(507c) Fabrication and Maturation of Cancer Spheroids (Micro-Tumors) in a 3D-Printed Continuous Stirred Tank Mini-Reactor (CSTmR)

Authors: 
Gallegos-Martínez, S., Tecnológico de Monterrey
Lara-Mayorga, I. M., Centro de Biotecnología-FEMSA, Tecnológico de Monterrey
Flores-Garza, B. G., 1Centro de Biotecnología-FEMSA, Tecnológico de Monterrey
García-Martínez, G. G. M., Tecnológico de Monterrey
Mendoza-Buenrostro, C. C., Tecnológico de Monterrey
Yee-de León, J. F., Delee Corp.
Rodríguez-González, C. A., Tecnológico de Monterrey
Trujillo-de Santiago, G., Tecnológico de Monterrey
Álvarez, M. M., Centro de Biotecnología-FEMSA, Tecnológico de Monterrey, Escuela de Ingeniería y Ciencias
Anaya-Morales, I., Centro de Biotecnología-FEMSA, Tecnológico de Monterrey
Cancer continues to be a leading cause of mortality in modern societies, so improved and more reliable in vitro cancer models are needed to expedite fundamental cancer research and anti-cancer drug development.
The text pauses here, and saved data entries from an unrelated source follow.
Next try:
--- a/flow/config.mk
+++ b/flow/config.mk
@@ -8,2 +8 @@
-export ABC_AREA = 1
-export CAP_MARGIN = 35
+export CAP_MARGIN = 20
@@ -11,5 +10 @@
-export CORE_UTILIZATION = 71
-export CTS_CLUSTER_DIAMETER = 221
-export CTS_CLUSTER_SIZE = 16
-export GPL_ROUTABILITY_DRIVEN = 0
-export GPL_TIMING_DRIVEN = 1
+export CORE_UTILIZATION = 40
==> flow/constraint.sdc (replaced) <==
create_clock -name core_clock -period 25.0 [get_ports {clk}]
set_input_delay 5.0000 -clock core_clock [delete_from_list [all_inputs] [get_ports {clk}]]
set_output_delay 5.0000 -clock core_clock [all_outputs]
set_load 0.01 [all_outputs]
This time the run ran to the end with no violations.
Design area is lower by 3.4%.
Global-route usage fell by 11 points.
==> branch delta: inputs <==
Design cordic_sin_cos, start of the top module:
module cordic_sin_cos
(
    input clk,
    input reset_n,
    input i_call,
    input [31:0] i_data,
    output o_done,
    output [31:0] o_cos,
    output [31:0] o_sin
);
clock: 16.2 ns
lec_check: 0
abc_area: 1
cap_margin: 40
core_aspect_ratio: 1.42
core_margin: 2
core_utilization: 72
cts_cluster_size: 98
place_density: 0.43
slew_margin: 20
tns_end_percent: 10
run.sh (not shown) runs the stock make flow with config.mk's settings and CLKGATE_MAP_FILE=.
==> branch zinc (differences from branch delta) <==
CAP_MARGIN = 20   (was 40)
CORE_ASPECT_RATIO = default   (was 1.42)
CORE_UTILIZATION = 58   (was 72)
CTS_CLUSTER_DIAMETER = 378   (was default)
CTS_CLUSTER_SIZE = default   (was 98)
MAX_ROUTING_LAYER = met4   (was default)
PLACE_DENSITY = default   (was 0.43)
TNS_END_PERCENT = default   (was 10)
==> flow/constraint.sdc (replaced) <==
create_clock -name core_clock -period 23.3 [get_ports {clk}]
set_input_delay 4.6600 -clock core_clock [delete_from_list [all_inputs] [get_ports {clk}]]
set_output_delay 4.6600 -clock core_clock [all_outputs]
set_load 0.01 [all_outputs]
==> impl_metrics.sql <==
-- metrics for the results database
INSERT INTO impl_metrics (metric_group, metric, value, unit) VALUES
('worst_setup_path', 'endpoint_of_the_worst_setup_timing_path', 'u_sin_cos.deg[6]', ''),
('timing', 'timing.max_slew.rel_slack', '29.9', '%'),
('global_route', 'grt_first_pass_wirelength', '142', 'mm'),
('run_status', 'outcome', 'timing/DRC/antenna clean', ''),
('drt', 'met2RoutedLength', '43.3', 'mm'),
('worst_setup_path', 'timing.reg2reg.setup_slack', '13.08', 'ns'),
('finish', 'nNonClkBuffers', '188', ''),
('global_route', 'global_route.usage.met1', '42.1', '%'),
('drt', 'drt-met1-wl', '37.5', 'mm'),
('worst_setup_path', 'critPathMaxStageDelay', '0.42', 'ns'),
('floorplan', 'floorplan.die.height', '226', 'um'),
('floorplan', 'taps', '664', '');
(the above is from branch zinc)
==> impl_metrics.sql <==
-- metrics for the results database
INSERT INTO impl_metrics (metric_group, metric, value, unit) VALUES
('job', 'max_cap_viol_count', '1', ''),
('worst_setup_path', 'endpoint_of_the_worst_setup_timing_path', 'u_sin_cos.deg[29]', ''),
('timing', 'setup_ws', '-5.89', 'ns'),
('run_status', 'outcome', 'finished with violations', ''),
('worst_setup_path', 'timing.reg2reg.setup_slack', '5.37', 'ns'),
('timing', 'finalSetupViolCount', '35', ''),
('run_status', 'so_faults', 'capacitance limit, slew limit, setup timing', ''),
('timing', 'slew_viol_final', '2', ''),
('drt', 'drt-met1-wl', '35.9', 'mm'),
('drt', 'met2RoutedLength', '52.3', 'mm'),
('floorplan', 'taps', '534', '');
(the above is from branch delta)

========
==> run G <==
==> flow/design.v <==
`timescale 1ns / 1ps
module cordic_sin_cos
(
    input clk,
    input reset_n,
    input i_call,
    input [31:0] i_data,
    output o_done,
    output [31:0] o_cos,
    output [31:0] o_sin
);
cordic_sin_cos_core u_sin_cos (
    .clk     ( clk ),
    .reset_n ( reset_n ),
    .i_call  ( i_call ),
    .i_data  ( i_data ),
    .o_done  ( o_done ),
    .o_cos   ( o_cos ),
    .o_sin   ( o_sin )
);
endmodule
module cordic_sin_cos_core(
    clk,
    reset_n,
    i_call,
    i_data,
    o_done,
    o_cos,
    o_sin
);
     input clk;
     input reset_n;
	 input i_call; 
	 input signed [31:0] i_data;
	 output o_done;
	 output signed [31:0] o_cos;
	 output signed [31:0] o_sin;	 
	 function [31:0] atan;
	    input [3:0] idx;
	    case( idx )
	       4'd0: atan = 32'd2949120;  4'd1: atan = 32'd1740992;  4'd2: atan = 32'd919872;  4'd3: atan = 32'd466944;
	       4'd4: atan = 32'd234368;   4'd5: atan = 32'd117312;   4'd6: atan = 32'd58688;   4'd7: atan = 32'd29312;
	       4'd8: atan = 32'd14656;    4'd9: atan = 32'd7360;     4'd10: atan = 32'd3648;   4'd11: atan = 32'd1856;
	       4'd12: atan = 32'd896;     4'd13: atan = 32'd448;     4'd14: atan = 32'd256;    default: atan = 32'd128;
	    endcase
	 endfunction
	 reg signed [31:0]x,y,tx,ty,deg,rcos,rsin;
	 reg [7:0]i,seg;
	 reg isdone,isnegcos,isnegsin,isswap;
	 always @ ( posedge clk or negedge reset_n )
	 if( !reset_n )
	 begin
	    { x,y,deg,rcos,rsin } <= { 32'd0,32'd0,32'd0,32'd0,32'd0};
		i <= 8'd0;
		{ isdone,isnegcos,isnegsin,isswap } <= { 1'b0,1'b0,1'b0,1'b0 };
	 end
	 else if( i_call )
	 case( i )       
  	    0:
		begin
		   seg = i_data / 90;
		   if( seg == 0 ) 
		   begin 
		   	  deg <= i_data; 
		   	  isnegcos <= 0; 
		   	  isnegsin <= 0; 
		   	  isswap <= 0; 
		   end
		   else if( seg == 1 ) 
		   begin 
		   	  deg <= i_data - 90; 
		   	  isnegcos <= 1; 
		   	  isnegsin <= 0; 
		   	  isswap <= 1; 
		   end
		   else if( seg == 2 ) 
		   begin 
		   	  deg <= i_data - 180; 
		   	  isnegcos <= 1; 
		   	  isnegsin <= 1; 
		   	  isswap <= 0; 
		   end
		   else if( seg == 3 ) 
		   begin 
		   	  deg <= i_data - 270; 
		   	  isnegcos <= 0; 
		   	  isnegsin <= 1; 
		   	  isswap <= 1;  
		   end 
		   i <= i + 1'b1;
	    end		 
		1:
		begin 
		   x <= 32'd39797; 
		   y <= 32'd0; 
		   deg <= deg << 16; 
		   i <= i + 1'b1; 
		end					 
		2,3,4,5,6,7,8,9,10,11,12,13,14,15,16,17:
		if( deg > 0 )
		begin
		   ty = y >>> i-2;
		   tx = x >>> i-2;
		   x <= x - ty;
		   y <= y + tx;
		   deg <= deg - atan(i-2);
		   i <= i + 1'b1;
		end
		else
		begin
		   ty = y >>> i-2;
		   tx = x >>> i-2;
		   x <= x + ty ;
		   y <= y - tx ;
		   deg <= deg + atan(i-2);
		   i <= i + 1'b1;
		end
		18:
		begin 
		   {rcos,rsin} <= isswap ? { y,x } : { x,y }; 
		   i <= i + 1'b1; 
		end			
		19:
		begin 
		   isdone <= 1'b1; 
		   i <= i + 1'b1; 
		end		
		20:
		begin 
		   isdone <= 1'b0; 
		   i <= 8'd0; 
		end		   
	 endcase
	 assign o_done = isdone;
	 assign o_cos = isnegcos ? -(rcos) : rcos;
	 assign o_sin = isnegsin ? -(rsin) : rsin;
endmodule
== job 5763 ==
==> flow/design.v (excerpt) <==
module neuron_intra_Nbits #(
    parameter N = 16,
    parameter N_INPUTS = 16,
    parameter LOG_N_INPUTS = 4  
) (
    input  wire                         clk,
    input  wire                         rst,
    input  wire                         en,
    input  wire signed [N*N_INPUTS-1:0] W,     
    input  wire signed [N*N_INPUTS-1:0] X_N,   
    output reg signed [         N-1:0] Out
);
clock: 9.01 ns
lec_check: 0
cap_margin: 15
core_margin: 2
core_utilization: 72
cts_cluster_size: 60
hold_slack_margin: 0.27
place_density: 0.65
setup_slack_margin: -0.64
slew_margin: 20
run.sh (not shown) runs the stock make flow with config.mk's settings and CLKGATE_MAP_FILE=.
Job 5763 ran in full, but the layout does not pass; the checks complain about negative setup slack.
Modified inputs, job 6590 compared to job 5763
- clearing CTS_CLUSTER_SIZE, which used to be 60
- swapping 15 for 20 in CAP_MARGIN
- swapping 72 for 70 in CORE_UTILIZATION
- clearing HOLD_SLACK_MARGIN, which used to be 0.27
- clearing PLACE_DENSITY, which used to be 0.65
- clearing SETUP_SLACK_MARGIN, which used to be -0.64
- swapping 9.01 for 13.3 in the clock period (ns, I/O delays scaled along)
Notes after the runs:
Job 6590 has completed all stages; timing, DRC and antenna checks passed.
The setup slack after layout in job 6590 sits 2960 ps above the value recorded for job 5763.
Going from job 5763 to job 6590, routed length per placed instance shrinks by about 4%.
Final number of max-transition violations: job 6590 vs job 5763 identical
A vast body of evidence has demonstrated that 3D culture systems recapitulate the response of tumors to anticancer drugs in a more faithful manner than conventional 2D culture systems. Cancer spheroids (cancer-cell aggregates) are arguably the simplest and most commonly used 3D model for conducting cancer research, and diverse methods are used to fabricate them. Most are based on cumbersome, artisanal protocols that yield heterogenous populations of spheroids in terms of size and shape.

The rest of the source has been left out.